● Exercise objective:
Repeat verbatim, and only, the lines of the data below, beginning at the line that contains "input [23:0] READ_ADDR;" and stopping after the line that contains "assign BUSY_HOLD = busy_hold;".

● Records provided:
From an optimization exercise on the open Yosys and OpenROAD flow, aimed at small area; shortcuts taken in it are not production practice.
Only simulation tests tie the RTL to the original design; equivalence was not proved.
No activity file was given, so power comes from the tool's default toggle rates.

<file path="design.v">
module memory_controller(CLK_48MHZ, RESET, SDRAM_STATUS, READ_CMD, GEIG_DATA, MAG_DATA,
    READ_ADDR, WRITE_ADDR, NEXT_READ, NEXT_WRITE, BUSY_HOLD, OP_READ, WORD);
input CLK_48MHZ, RESET, SDRAM_STATUS, READ_CMD;
input [79:0] GEIG_DATA;
input [79:0] MAG_DATA;
input [23:0] READ_ADDR;
input [23:0] WRITE_ADDR;
output NEXT_READ, NEXT_WRITE;
output BUSY_HOLD;
output OP_READ;
output [15:0] WORD;
reg [79:0] geig_prev;
reg [79:0] mag_prev;
reg prev_clr;          
reg read_prev;
reg [7:0] schedule;    
reg [2:0] write_count;
reg busy_hold;
reg [15:0] word;
reg [47:0] pend;
assign BUSY_HOLD = busy_hold;
assign OP_READ = (schedule[1:0] == 2'b11);
assign WORD = word;
function [7:0] ins;
    input [7:0] s;
    input [1:0] cmd;
    begin
        ins = s;
        if (s[1:0] == 2'b00) ins[1:0] = cmd;
        else if (s[3:2] == 2'b00) ins[3:2] = cmd;
        else if (s[5:4] == 2'b00) ins[5:4] = cmd;
        else ins[7:6] = cmd;
    end
endfunction
wire geig_chg = prev_clr ? (GEIG_DATA != 80'b0) : (geig_prev != GEIG_DATA);
wire mag_chg = prev_clr ? (MAG_DATA != 80'b0) : (mag_prev != MAG_DATA);
reg [7:0] s_ins;
always @(*) begin
    s_ins = schedule;
    if (geig_chg) s_ins = ins(s_ins, 2'b01);
    if (mag_chg) s_ins = ins(s_ins, 2'b10);
    if (READ_CMD && !read_prev) s_ins = ins(s_ins, 2'b11);
end
wire [1:0] head = s_ins[1:0];
wire is_write = (head == 2'b01) || (head == 2'b10);
wire is_read = (head == 2'b11);
wire [79:0] src = head[0] ? GEIG_DATA : MAG_DATA;
wire wc0 = (write_count == 3'd0);
wire wdone = (write_count == 3'd5);
wire step3 = busy_hold && !SDRAM_STATUS;    
wire step1 = !busy_hold && !SDRAM_STATUS;   
wire raw_eq = (READ_ADDR == WRITE_ADDR);
assign NEXT_WRITE = is_write && !wdone && step3;
assign NEXT_READ = is_read && step3;
always @(posedge CLK_48MHZ or negedge RESET) begin
    if (!RESET) begin
        prev_clr <= 1'b1;
        schedule <= 8'b0;
        write_count <= 3'b0;
        busy_hold <= 1'b0;
    end else begin
        prev_clr <= 1'b0;
        schedule <= s_ins;
        if (is_write) begin
            if (wdone) begin
                write_count <= 3'd0;
                schedule <= s_ins >> 2;
            end else if (step3) begin
                busy_hold <= 1'b0;
                write_count <= write_count + 3'd1;
            end else if (step1) begin
                busy_hold <= 1'b1;
            end
        end else if (is_read) begin
            if (step3) begin
                busy_hold <= 1'b0;
                schedule <= s_ins >> 2;
            end else if (!busy_hold && raw_eq) begin
                schedule <= s_ins >> 2;
            end else if (step1) begin
                busy_hold <= 1'b1;
            end
        end
    end
end
always @(posedge CLK_48MHZ) begin
    geig_prev <= GEIG_DATA;
    mag_prev <= MAG_DATA;
    read_prev <= READ_CMD;
end
wire ld = is_write && !wdone && wc0;
wire ld3 = ld && step3;              
wire ld1 = ld && !step3 && step1;    
wire sh = is_write && !wdone && !wc0 && step3;
wire ld3g = ld3 && head[0], ld3m = ld3 && !head[0];
wire ld1g = ld1 && head[0], ld1m = ld1 && !head[0];
wire hold_w = !(ld3 || ld1 || sh);
wire hold_p = !(ld3 || sh);
always @(posedge CLK_48MHZ) begin
    word <= ({16{ld3g}} & GEIG_DATA[31:16]) | ({16{ld3m}} & MAG_DATA[31:16]) |
            ({16{ld1g}} & GEIG_DATA[15:0]) | ({16{ld1m}} & MAG_DATA[15:0]) |
            ({16{sh}} & pend[15:0]) | ({16{hold_w}} & word);
    pend[15:0] <= ({16{ld3g}} & GEIG_DATA[47:32]) | ({16{ld3m}} & MAG_DATA[47:32]) |
                  ({16{sh}} & pend[31:16]) | ({16{hold_p}} & pend[15:0]);
    pend[31:16] <= ({16{ld3g}} & GEIG_DATA[63:48]) | ({16{ld3m}} & MAG_DATA[63:48]) |
                   ({16{sh}} & pend[47:32]) | ({16{hold_p}} & pend[31:16]);
    pend[47:32] <= ({16{ld3g}} & GEIG_DATA[79:64]) | ({16{ld3m}} & MAG_DATA[79:64]) |
                   ({16{!ld3}} & pend[47:32]);
end
endmodule
module sdram_interface(CLK_48MHZ, RESET, TIMESTAMP, START, OP_READ, A_BANK, A_COL, A_ROW,
    SDRAM_DQ_IN, SDRAM_DQ_OE, SDRAM_A, SDRAM_BA, SDRAM_CLK_EN, SDRAM_CKE, SDRAM_CS,
    SDRAM_RAS, SDRAM_CAS, SDRAM_WE, SDRAM_DQM, STATUS, DATA_READ);
input CLK_48MHZ;
input RESET;
input [23:0] TIMESTAMP;
input START;
input OP_READ;
input [1:0] A_BANK;
input [8:0] A_COL;
input [12:0] A_ROW;
input [15:0] SDRAM_DQ_IN;
output SDRAM_DQ_OE;
output [12:0] SDRAM_A;
output [1:0] SDRAM_BA;
output SDRAM_CLK_EN, SDRAM_CKE, SDRAM_CS, SDRAM_RAS, SDRAM_CAS, SDRAM_WE, SDRAM_DQM;
output STATUS;
output [15:0] DATA_READ;
reg pu;             
reg [3:0] c;
reg cke_pu;         
reg dqm;
reg [1:0] ba;
reg pwr_stabalize;
reg [23:0] ts_cap;     
reg ts_wait_prev;
reg [15:0] dread;
wire acc = !pu && (c != 4'd0);
wire ts_lt2 = (TIMESTAMP[23:1] == 23'b0);
wire ts_lt4 = (TIMESTAMP[23:2] == 22'b0);
wire c_wait = (c == 4'd3) || (c == 4'd10);
wire ts_hit = (TIMESTAMP == ts_cap + 24'd1);
wire last = OP_READ ? (c == 4'd12) : (c == 4'd9);
assign STATUS = pu || (c != 4'd0);
assign SDRAM_CLK_EN = pwr_stabalize;
assign SDRAM_CS = 1'b0;
assign SDRAM_CKE = pu ? cke_pu : (c != 4'd0);
assign SDRAM_DQM = dqm;
assign SDRAM_BA = ba;
assign DATA_READ = dread;
assign SDRAM_DQ_OE = !pu && !OP_READ && (c == 4'd8);
assign SDRAM_RAS = pu ? !((c == 4'd0) || (c == 4'd1) || (c == 4'd3) || (c == 4'd8))
                      : !((c == 4'd0) || (c == 4'd5));
assign SDRAM_CAS = !((c == 4'd0) || (c == 4'd8) || (pu && (c == 4'd3)));
assign SDRAM_WE  = pu ? !((c == 4'd0) || (c == 4'd1) || (c == 4'd8))
                      : !((c == 4'd8) && !OP_READ);
assign SDRAM_A = (pu && (c == 4'd1)) ? 13'h0400 :
                 (pu && (c == 4'd8)) ? 13'h0220 :
                 (!pu && (c == 4'd5)) ? A_ROW :
                 (!pu && (c == 4'd8)) ? {3'b001, 1'b0, A_COL} : 13'h0000;
always @(negedge CLK_48MHZ or negedge RESET) begin
    if (!RESET) begin
        pu <= 1'b1;
        c <= 4'd0;
        cke_pu <= 1'b0;
        dqm <= 1'b0;
        ba <= 2'b00;
        pwr_stabalize <= 1'b0;
    end else if (pu) begin
        if (ts_lt2) begin
            cke_pu <= 1'b0;
            dqm <= 1'b0;
        end else if (ts_lt4) begin
            pwr_stabalize <= 1'b1;
            cke_pu <= 1'b1;
            dqm <= 1'b1;
        end else begin
            case (c)
                4'd2: begin    
                    cke_pu <= 1'b0;
                    c <= 4'd3;
                end
                4'd3, 4'd10: begin
                    cke_pu <= ts_hit;
                    c <= ts_hit ? 4'd4 : 4'd10;
                end
                4'd7: begin    
                    cke_pu <= 1'b1;
                    ba <= 2'b01;
                    c <= 4'd8;
                end
                4'd9: begin    
                    cke_pu <= 1'b0;
                    pu <= 1'b0;
                    c <= 4'd0;
                end
                default: begin   
                    cke_pu <= 1'b1;
                    c <= c + 4'd1;
                end
            endcase
        end
    end else if (c == 4'd0) begin
        if (START) c <= 4'd1;    
    end else begin
        if (last) c <= 4'd0;     
        else c <= c + 4'd1;
        if (c == 4'd4) begin     
            ba <= A_BANK;
            dqm <= 1'b0;
        end
        if (OP_READ ? (c == 4'd11) : (c == 4'd8)) dqm <= 1'b1;
    end
end
wire dr_clr = acc && OP_READ && (c == 4'd7);
wire dr_cap = acc && OP_READ && (c == 4'd10);
wire dr_keep = !(dr_clr || dr_cap);
always @(negedge CLK_48MHZ or negedge RESET)
    if (!RESET) dread <= 16'b0;
    else dread <= ({16{dr_cap}} & SDRAM_DQ_IN) | ({16{dr_keep}} & dread);
wire ts_wait = pu && c_wait;
always @(posedge CLK_48MHZ) begin
    ts_wait_prev <= ts_wait;
    if (ts_wait && !ts_wait_prev) ts_cap <= TIMESTAMP;
end
endmodule
module read_buffer( CLK_48MHZ,RESET,NEXT_BYTE,DATA_READ,ROW_WRITE,READ_CMD,BYTE_OUT);
input CLK_48MHZ, RESET, NEXT_BYTE;
input [15:0] DATA_READ;
input [12:0] ROW_WRITE;
output READ_CMD;
output [7:0] BYTE_OUT;
reg read_cmd;
reg [1:0] init_stage;
reg [8:0] init_wait;
reg [7:0] byte_out;
reg [1:0] position;
reg next_byte_prev;
reg [7:0] lo, hi_a, hi_b;
assign BYTE_OUT = byte_out;
assign READ_CMD = read_cmd;
wire run = (init_stage == 2'd0);
wire nb = NEXT_BYTE && !next_byte_prev && run;
wire nb_lo = nb && !position[0];
wire nb_ha = nb && (position == 2'b01);
wire nb_hb = nb && (position == 2'b11);
wire enter = (init_stage == 2'd1) && (ROW_WRITE >= 13'd3);
wire st2 = (init_stage == 2'd2) || enter;    
wire fill = st2 && (init_wait < 9'd300);
always @(posedge CLK_48MHZ or negedge RESET) begin
    if (!RESET) begin
        read_cmd <= 1'b0;
        position <= 2'b00;
        byte_out <= 8'b0;
        next_byte_prev <= 1'b0;
        init_stage <= 2'd1;
        init_wait <= 9'd0;
    end else begin
        next_byte_prev <= NEXT_BYTE;
        byte_out <= ({8{nb_lo}} & lo) | ({8{nb_ha}} & hi_a) | ({8{nb_hb}} & hi_b) | ({8{!nb}} & byte_out);
        if (nb) position <= position + 2'b01;
        if (run) read_cmd <= !position[0];
        if (enter) begin
            read_cmd <= 1'b1;
            init_stage <= 2'd2;
        end
        if (st2) begin
            if (init_wait < 9'd300) begin
                init_wait <= init_wait + 9'd1;
            end else if (init_wait < 9'd400) begin
                read_cmd <= 1'b0;
                init_wait <= init_wait + 9'd1;
            end else begin
                read_cmd <= 1'b1;
                init_wait <= 9'd0;
                init_stage <= 2'd0;
            end
        end
    end
end
always @(posedge CLK_48MHZ) begin
    if (fill || (run && position[0])) lo <= DATA_READ[7:0];
    if (fill || (run && (position == 2'b11))) hi_a <= DATA_READ[15:8];
    if (run && (position == 2'b01)) hi_b <= DATA_READ[15:8];
end
endmodule
module write_address_traversal( CLK,RESET,NEXT, BA_WRITE_OUT, ROW_WRITE_OUT,COL_WRITE_OUT );
input CLK, NEXT, RESET;
output [1:0] BA_WRITE_OUT;
output [8:0] COL_WRITE_OUT;
output [12:0] ROW_WRITE_OUT;
reg [23:0] current_count;
assign BA_WRITE_OUT = current_count[23:22];
assign COL_WRITE_OUT = current_count[21:13];
assign ROW_WRITE_OUT = current_count[12:0];
wire [24:0] carry = {carry[23:0] & current_count, NEXT};
always @(posedge CLK or negedge RESET)
    if (!RESET) current_count <= 24'b0;
    else current_count <= current_count ^ carry[23:0];
endmodule
module read_address_traversal( CLK,RESET,NEXT, BA_READ_OUT, ROW_READ_OUT,COL_READ_OUT );
input CLK, NEXT, RESET;
output [1:0] BA_READ_OUT;
output [8:0] COL_READ_OUT;
output [12:0] ROW_READ_OUT;
reg [23:0] current_count;
assign BA_READ_OUT = current_count[23:22];
assign COL_READ_OUT = current_count[21:13];
assign ROW_READ_OUT = current_count[12:0];
wire [24:0] carry = {carry[23:0] & current_count, NEXT};
always @(posedge CLK or negedge RESET)
    if (!RESET) current_count <= 24'b0;
    else current_count <= current_count ^ carry[23:0];
endmodule
module sdram_logger (
    input         clk,           
    input         rst_n,         
    input  [23:0] timestamp,     
    input  [79:0] geig_data,     
    input  [79:0] mag_data,      
    input         next_byte,     
    input  [15:0] sdram_dq_in,   
    output [15:0] sdram_dq_out,  
    output        sdram_dq_oe,   
    output [12:0] sdram_a,
    output [1:0]  sdram_ba,
    output        sdram_clk_en,
    output        sdram_cke,
    output        sdram_cs,
    output        sdram_ras,
    output        sdram_cas,
    output        sdram_we,
    output        sdram_dqml,
    output        sdram_dqmu,
    output [7:0]  byte_out       
);
wire        sdram_status;
wire [15:0] data_read;
wire        next_read, next_write, read_cmd;
wire        busy_hold, op_read;
wire [1:0]  ba_read, ba_write;
wire [8:0]  col_read, col_write;
wire [12:0] row_read, row_write;
wire        dqm;
memory_controller memory_controller_0(
    .CLK_48MHZ    ( clk ),
    .RESET        ( rst_n ),
    .SDRAM_STATUS ( sdram_status ),
    .READ_CMD     ( read_cmd ),
    .GEIG_DATA    ( geig_data ),
    .MAG_DATA     ( mag_data ),
    .READ_ADDR    ( {ba_read, col_read, row_read} ),
    .WRITE_ADDR   ( {ba_write, col_write, row_write} ),
    .NEXT_READ    ( next_read ),
    .NEXT_WRITE   ( next_write ),
    .BUSY_HOLD    ( busy_hold ),
    .OP_READ      ( op_read ),
    .WORD         ( sdram_dq_out )
);
read_address_traversal read_address_traversal_0(
    .CLK          ( clk ),
    .NEXT         ( next_read ),
    .RESET        ( rst_n ),
    .BA_READ_OUT  ( ba_read ),
    .ROW_READ_OUT ( row_read ),
    .COL_READ_OUT ( col_read )
);
write_address_traversal write_address_traversal_0(
    .CLK           ( clk ),
    .RESET         ( rst_n ),
    .NEXT          ( next_write ),
    .BA_WRITE_OUT  ( ba_write ),
    .ROW_WRITE_OUT ( row_write ),
    .COL_WRITE_OUT ( col_write )
);
read_buffer read_buffer_0(
    .CLK_48MHZ ( clk ),
    .RESET     ( rst_n ),
    .NEXT_BYTE ( next_byte ),
    .DATA_READ ( data_read ),
    .ROW_WRITE ( row_write ),
    .READ_CMD  ( read_cmd ),
    .BYTE_OUT  ( byte_out )
);
sdram_interface sdram_interface_0(
    .CLK_48MHZ    ( clk ),
    .RESET        ( rst_n ),
    .TIMESTAMP    ( timestamp ),
    .START        ( busy_hold ),
    .OP_READ      ( op_read ),
    .A_BANK       ( op_read ? ba_read : ba_write ),
    .A_COL        ( op_read ? col_read : col_write ),
    .A_ROW        ( op_read ? row_read : row_write ),
    .SDRAM_DQ_IN  ( sdram_dq_in ),
    .SDRAM_DQ_OE  ( sdram_dq_oe ),
    .SDRAM_A      ( sdram_a ),
    .SDRAM_BA     ( sdram_ba ),
    .SDRAM_CLK_EN ( sdram_clk_en ),
    .SDRAM_CKE    ( sdram_cke ),
    .SDRAM_CS     ( sdram_cs ),
    .SDRAM_RAS    ( sdram_ras ),
    .SDRAM_CAS    ( sdram_cas ),
    .SDRAM_WE     ( sdram_we ),
    .SDRAM_DQM    ( dqm ),
    .STATUS       ( sdram_status ),
    .DATA_READ    ( data_read )
);
assign sdram_dqml = dqm;
assign sdram_dqmu = dqm;
endmodule
</file>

● Exercise result:
input [23:0] READ_ADDR;
input [23:0] WRITE_ADDR;
output NEXT_READ, NEXT_WRITE;
output BUSY_HOLD;
output OP_READ;
output [15:0] WORD;
reg [79:0] geig_prev;
reg [79:0] mag_prev;
reg prev_clr;          
reg read_prev;
reg [7:0] schedule;    
reg [2:0] write_count;
reg busy_hold;
reg [15:0] word;
reg [47:0] pend;
assign BUSY_HOLD = busy_hold;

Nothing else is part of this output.